* [WORK REQUEST]
In the entries that follow, find the line containing "- power increased by 75%"; from there, copy every line exactly through the line containing "metrics, run 2".

* [RECORDS]

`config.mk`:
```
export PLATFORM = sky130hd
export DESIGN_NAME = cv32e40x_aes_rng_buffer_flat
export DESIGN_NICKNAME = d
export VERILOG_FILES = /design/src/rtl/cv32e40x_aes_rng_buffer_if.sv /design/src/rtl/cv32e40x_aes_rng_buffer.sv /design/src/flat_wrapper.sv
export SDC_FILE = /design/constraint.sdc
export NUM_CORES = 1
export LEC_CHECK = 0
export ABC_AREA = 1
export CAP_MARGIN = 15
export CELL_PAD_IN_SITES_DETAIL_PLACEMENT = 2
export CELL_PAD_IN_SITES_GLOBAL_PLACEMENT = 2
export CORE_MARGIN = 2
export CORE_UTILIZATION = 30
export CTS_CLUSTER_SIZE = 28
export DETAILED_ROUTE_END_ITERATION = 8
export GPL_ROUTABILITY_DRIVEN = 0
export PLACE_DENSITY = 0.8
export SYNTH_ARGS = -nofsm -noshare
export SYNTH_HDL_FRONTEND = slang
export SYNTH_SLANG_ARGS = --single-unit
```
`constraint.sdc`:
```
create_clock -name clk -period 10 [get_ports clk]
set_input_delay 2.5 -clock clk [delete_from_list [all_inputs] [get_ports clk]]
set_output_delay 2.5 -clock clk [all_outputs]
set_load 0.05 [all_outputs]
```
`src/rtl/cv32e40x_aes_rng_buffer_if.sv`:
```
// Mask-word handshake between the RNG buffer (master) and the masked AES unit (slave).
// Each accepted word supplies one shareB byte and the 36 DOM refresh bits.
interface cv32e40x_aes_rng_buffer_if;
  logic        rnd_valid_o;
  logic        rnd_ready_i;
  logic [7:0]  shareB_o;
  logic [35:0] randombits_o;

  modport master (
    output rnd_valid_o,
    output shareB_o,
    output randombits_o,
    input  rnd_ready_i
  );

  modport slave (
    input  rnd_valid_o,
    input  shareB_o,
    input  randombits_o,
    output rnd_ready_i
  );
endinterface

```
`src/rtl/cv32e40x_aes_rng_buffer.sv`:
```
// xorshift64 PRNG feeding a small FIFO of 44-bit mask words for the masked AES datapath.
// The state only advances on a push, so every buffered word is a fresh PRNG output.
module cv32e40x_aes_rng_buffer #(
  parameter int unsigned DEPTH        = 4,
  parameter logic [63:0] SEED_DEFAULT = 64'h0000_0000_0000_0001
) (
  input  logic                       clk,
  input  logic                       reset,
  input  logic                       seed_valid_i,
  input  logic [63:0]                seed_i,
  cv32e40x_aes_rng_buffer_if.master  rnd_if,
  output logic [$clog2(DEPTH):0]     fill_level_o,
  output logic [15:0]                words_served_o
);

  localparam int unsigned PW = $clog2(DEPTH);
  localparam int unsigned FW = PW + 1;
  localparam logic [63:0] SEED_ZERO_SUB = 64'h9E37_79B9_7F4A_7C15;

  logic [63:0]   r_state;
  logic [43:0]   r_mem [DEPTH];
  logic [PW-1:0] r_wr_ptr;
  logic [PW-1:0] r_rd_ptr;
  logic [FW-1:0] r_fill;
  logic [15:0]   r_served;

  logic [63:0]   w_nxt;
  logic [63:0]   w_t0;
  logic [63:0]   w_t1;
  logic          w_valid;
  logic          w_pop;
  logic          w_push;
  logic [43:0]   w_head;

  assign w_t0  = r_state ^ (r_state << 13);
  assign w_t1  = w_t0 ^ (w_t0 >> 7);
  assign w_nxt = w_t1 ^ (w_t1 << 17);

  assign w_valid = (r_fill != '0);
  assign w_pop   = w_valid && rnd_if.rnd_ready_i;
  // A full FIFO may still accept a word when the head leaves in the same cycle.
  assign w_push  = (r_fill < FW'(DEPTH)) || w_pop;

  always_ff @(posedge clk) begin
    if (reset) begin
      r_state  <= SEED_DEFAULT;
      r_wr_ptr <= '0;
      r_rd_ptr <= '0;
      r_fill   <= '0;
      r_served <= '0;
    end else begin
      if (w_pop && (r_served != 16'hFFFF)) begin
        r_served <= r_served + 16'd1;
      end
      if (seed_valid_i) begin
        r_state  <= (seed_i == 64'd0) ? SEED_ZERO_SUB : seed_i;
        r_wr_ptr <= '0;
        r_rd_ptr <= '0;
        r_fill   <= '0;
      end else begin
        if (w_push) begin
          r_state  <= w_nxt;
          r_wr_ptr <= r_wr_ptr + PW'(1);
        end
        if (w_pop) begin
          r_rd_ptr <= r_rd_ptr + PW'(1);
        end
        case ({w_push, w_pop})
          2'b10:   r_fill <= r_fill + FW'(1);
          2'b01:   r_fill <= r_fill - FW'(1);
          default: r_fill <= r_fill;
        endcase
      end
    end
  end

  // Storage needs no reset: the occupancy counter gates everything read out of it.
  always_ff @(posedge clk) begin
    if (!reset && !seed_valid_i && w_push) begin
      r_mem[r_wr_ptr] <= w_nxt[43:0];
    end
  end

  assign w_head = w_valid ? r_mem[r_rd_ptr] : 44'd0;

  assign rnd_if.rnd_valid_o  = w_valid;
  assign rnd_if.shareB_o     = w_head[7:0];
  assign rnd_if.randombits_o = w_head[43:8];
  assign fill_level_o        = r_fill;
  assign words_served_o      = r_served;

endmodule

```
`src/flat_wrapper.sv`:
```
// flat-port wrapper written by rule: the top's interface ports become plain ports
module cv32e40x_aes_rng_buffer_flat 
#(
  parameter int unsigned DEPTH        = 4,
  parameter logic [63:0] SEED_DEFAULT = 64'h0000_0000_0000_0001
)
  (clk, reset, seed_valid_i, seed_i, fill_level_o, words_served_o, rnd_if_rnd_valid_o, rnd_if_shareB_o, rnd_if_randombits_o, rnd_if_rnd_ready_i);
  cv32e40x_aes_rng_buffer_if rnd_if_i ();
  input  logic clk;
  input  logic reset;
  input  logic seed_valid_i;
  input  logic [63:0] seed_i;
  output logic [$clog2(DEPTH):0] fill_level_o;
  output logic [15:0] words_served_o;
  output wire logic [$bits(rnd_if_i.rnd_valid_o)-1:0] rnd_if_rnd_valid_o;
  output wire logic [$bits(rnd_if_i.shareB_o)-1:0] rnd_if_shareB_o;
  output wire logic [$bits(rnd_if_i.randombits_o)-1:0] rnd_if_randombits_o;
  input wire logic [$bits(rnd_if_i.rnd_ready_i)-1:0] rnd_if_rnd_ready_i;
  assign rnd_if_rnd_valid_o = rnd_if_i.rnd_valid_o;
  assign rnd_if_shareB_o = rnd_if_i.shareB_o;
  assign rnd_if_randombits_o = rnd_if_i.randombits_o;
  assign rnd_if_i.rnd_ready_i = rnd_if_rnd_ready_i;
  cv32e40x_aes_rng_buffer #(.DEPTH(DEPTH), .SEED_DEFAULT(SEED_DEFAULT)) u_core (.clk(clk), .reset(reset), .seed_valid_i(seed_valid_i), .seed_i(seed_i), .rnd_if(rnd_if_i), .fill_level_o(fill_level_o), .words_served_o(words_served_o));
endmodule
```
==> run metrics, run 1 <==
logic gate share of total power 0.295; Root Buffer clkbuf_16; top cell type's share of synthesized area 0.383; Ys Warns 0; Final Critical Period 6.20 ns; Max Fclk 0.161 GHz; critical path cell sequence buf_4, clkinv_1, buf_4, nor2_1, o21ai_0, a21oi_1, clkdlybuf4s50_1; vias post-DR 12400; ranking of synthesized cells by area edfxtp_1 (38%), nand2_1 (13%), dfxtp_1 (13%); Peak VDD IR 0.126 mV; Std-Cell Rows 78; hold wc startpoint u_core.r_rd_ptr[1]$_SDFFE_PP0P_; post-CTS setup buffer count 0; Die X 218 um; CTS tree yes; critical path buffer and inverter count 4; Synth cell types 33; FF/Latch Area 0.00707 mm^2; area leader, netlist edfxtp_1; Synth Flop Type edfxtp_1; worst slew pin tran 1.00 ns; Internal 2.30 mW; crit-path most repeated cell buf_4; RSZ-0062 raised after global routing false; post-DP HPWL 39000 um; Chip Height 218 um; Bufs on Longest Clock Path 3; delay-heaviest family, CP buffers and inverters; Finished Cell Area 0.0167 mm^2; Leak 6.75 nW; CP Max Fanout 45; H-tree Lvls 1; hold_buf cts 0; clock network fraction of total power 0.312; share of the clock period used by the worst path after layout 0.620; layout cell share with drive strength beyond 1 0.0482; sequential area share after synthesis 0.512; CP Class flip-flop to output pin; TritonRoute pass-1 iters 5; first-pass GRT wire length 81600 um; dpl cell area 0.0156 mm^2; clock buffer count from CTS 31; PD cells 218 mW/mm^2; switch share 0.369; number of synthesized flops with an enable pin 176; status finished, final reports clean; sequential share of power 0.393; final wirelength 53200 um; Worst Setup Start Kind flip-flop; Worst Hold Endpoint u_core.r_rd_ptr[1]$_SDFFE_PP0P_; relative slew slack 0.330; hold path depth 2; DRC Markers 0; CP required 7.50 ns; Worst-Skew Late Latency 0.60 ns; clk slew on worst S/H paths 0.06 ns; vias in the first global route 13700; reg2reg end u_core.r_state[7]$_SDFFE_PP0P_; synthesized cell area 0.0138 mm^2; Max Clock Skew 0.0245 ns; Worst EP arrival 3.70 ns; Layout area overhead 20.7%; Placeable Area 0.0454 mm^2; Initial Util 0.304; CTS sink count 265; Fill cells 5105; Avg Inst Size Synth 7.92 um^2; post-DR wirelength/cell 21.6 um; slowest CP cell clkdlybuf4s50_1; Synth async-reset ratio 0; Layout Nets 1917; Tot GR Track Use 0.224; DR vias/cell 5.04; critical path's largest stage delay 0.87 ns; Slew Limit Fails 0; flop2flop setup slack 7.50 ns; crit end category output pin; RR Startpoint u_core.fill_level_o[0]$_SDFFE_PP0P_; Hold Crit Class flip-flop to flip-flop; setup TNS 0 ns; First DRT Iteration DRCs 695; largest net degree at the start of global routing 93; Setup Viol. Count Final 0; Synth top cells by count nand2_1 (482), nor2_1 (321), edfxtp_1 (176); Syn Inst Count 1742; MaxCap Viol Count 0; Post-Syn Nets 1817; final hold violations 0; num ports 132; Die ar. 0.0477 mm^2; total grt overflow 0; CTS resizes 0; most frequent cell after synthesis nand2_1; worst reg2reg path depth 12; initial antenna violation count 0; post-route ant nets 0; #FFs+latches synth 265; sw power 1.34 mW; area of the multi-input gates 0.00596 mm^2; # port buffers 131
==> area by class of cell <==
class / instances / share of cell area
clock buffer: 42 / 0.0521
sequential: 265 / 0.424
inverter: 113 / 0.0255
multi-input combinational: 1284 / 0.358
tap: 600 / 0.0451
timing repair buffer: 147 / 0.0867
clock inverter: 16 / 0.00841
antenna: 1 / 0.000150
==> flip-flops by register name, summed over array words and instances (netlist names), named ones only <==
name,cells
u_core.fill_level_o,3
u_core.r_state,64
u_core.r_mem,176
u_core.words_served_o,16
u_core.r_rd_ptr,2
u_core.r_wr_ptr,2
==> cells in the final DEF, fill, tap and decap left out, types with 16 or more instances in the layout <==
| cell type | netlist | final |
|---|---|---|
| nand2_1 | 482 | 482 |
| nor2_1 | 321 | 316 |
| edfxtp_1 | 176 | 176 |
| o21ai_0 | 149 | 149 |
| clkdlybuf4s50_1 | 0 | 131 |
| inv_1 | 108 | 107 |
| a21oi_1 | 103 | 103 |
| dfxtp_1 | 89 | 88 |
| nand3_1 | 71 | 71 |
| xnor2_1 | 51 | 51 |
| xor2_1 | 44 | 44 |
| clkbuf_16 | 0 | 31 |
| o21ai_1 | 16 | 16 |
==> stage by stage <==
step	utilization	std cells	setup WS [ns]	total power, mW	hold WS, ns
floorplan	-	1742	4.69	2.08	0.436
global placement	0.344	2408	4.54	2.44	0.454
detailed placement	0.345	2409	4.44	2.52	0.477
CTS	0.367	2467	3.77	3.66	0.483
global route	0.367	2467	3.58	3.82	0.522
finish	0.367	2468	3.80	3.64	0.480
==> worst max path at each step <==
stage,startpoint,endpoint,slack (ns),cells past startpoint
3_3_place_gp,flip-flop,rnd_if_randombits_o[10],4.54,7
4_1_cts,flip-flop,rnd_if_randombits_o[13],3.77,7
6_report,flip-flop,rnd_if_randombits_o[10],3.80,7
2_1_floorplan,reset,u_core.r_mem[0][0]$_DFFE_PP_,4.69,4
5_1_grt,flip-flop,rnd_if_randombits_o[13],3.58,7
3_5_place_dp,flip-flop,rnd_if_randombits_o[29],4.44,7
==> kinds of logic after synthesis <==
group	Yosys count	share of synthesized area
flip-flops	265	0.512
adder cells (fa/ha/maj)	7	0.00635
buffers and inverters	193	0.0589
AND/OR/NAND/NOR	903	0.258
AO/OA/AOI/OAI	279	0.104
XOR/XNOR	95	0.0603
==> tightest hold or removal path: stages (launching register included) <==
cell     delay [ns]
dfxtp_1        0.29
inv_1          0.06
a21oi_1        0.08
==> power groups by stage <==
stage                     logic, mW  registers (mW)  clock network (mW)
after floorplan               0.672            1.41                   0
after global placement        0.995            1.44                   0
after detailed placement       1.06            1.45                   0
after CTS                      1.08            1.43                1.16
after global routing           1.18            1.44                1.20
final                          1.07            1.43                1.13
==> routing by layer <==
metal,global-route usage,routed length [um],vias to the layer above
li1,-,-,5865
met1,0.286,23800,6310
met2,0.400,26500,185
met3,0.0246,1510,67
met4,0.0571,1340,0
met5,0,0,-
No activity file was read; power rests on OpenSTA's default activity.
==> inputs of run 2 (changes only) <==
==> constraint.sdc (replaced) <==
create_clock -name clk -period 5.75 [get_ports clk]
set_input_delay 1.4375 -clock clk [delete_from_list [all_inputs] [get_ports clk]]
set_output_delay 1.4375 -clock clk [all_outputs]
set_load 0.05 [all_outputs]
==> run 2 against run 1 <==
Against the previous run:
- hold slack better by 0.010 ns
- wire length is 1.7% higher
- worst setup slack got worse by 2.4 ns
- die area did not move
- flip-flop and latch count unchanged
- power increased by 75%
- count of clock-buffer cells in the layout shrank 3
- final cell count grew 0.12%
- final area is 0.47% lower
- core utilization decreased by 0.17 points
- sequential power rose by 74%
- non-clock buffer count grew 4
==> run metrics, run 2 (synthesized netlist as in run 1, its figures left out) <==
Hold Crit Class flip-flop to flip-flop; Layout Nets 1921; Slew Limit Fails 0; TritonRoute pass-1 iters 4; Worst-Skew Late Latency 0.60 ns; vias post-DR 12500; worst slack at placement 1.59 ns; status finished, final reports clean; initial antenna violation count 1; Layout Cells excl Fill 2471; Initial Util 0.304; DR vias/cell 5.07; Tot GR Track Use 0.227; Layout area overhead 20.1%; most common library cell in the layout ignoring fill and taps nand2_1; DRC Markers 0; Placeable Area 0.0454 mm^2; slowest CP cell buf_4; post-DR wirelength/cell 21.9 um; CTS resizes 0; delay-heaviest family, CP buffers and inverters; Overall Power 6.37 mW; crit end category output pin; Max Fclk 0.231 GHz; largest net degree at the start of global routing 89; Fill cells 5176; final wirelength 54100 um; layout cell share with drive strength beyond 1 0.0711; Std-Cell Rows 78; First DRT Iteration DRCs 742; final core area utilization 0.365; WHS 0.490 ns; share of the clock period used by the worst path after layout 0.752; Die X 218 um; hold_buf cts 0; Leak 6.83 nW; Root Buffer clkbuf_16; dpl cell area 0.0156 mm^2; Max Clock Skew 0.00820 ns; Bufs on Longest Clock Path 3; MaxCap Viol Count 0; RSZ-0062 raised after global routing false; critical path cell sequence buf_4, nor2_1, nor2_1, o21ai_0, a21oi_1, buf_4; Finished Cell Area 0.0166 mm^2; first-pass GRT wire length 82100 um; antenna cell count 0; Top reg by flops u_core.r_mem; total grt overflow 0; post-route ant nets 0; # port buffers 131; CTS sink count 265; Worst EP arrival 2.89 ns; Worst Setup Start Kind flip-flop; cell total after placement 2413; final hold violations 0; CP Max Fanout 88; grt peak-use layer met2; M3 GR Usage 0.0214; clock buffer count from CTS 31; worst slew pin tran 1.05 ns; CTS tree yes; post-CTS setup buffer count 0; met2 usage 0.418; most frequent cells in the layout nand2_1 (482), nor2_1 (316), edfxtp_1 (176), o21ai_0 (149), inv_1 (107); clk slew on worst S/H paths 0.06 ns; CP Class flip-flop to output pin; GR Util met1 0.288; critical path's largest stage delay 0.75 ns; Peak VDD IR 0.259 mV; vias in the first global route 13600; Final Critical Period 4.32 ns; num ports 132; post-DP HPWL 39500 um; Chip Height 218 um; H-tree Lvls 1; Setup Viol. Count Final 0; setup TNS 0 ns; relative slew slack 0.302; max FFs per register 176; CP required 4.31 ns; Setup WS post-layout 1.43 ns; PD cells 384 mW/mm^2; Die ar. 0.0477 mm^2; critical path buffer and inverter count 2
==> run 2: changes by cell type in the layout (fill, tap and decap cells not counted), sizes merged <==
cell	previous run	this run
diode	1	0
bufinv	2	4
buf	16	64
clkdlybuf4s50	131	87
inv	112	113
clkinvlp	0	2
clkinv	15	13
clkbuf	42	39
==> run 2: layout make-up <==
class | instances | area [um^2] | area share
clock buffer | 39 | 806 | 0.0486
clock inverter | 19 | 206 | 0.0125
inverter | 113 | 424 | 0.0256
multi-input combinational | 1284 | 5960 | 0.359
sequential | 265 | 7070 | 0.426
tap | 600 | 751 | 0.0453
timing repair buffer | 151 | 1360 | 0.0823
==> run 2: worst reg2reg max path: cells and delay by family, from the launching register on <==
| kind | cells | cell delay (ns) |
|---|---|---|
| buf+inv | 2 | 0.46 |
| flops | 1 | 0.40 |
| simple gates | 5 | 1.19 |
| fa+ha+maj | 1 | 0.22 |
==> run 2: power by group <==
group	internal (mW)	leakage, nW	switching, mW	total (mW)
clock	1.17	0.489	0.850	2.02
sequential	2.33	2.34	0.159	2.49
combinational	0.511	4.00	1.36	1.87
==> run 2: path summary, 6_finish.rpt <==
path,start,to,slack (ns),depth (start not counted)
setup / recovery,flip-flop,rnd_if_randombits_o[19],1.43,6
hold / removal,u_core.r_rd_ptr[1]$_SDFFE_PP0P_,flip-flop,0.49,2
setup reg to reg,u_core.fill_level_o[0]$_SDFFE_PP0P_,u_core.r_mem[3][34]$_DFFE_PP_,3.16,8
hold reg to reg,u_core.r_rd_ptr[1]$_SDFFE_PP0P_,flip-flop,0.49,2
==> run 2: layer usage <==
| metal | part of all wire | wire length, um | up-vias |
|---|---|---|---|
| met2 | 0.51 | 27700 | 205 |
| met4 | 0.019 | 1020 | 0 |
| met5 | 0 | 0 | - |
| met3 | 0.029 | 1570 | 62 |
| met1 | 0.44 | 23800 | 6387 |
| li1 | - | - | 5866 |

* [ANSWER TO THIS PROBLEM]
- power increased by 75%
- count of clock-buffer cells in the layout shrank 3
- final cell count grew 0.12%
- final area is 0.47% lower
- core utilization decreased by 0.17 points
- sequential power rose by 74%
- non-clock buffer count grew 4
==> run metrics, run 2 (synthesized netlist as in run 1, its figures left out) <==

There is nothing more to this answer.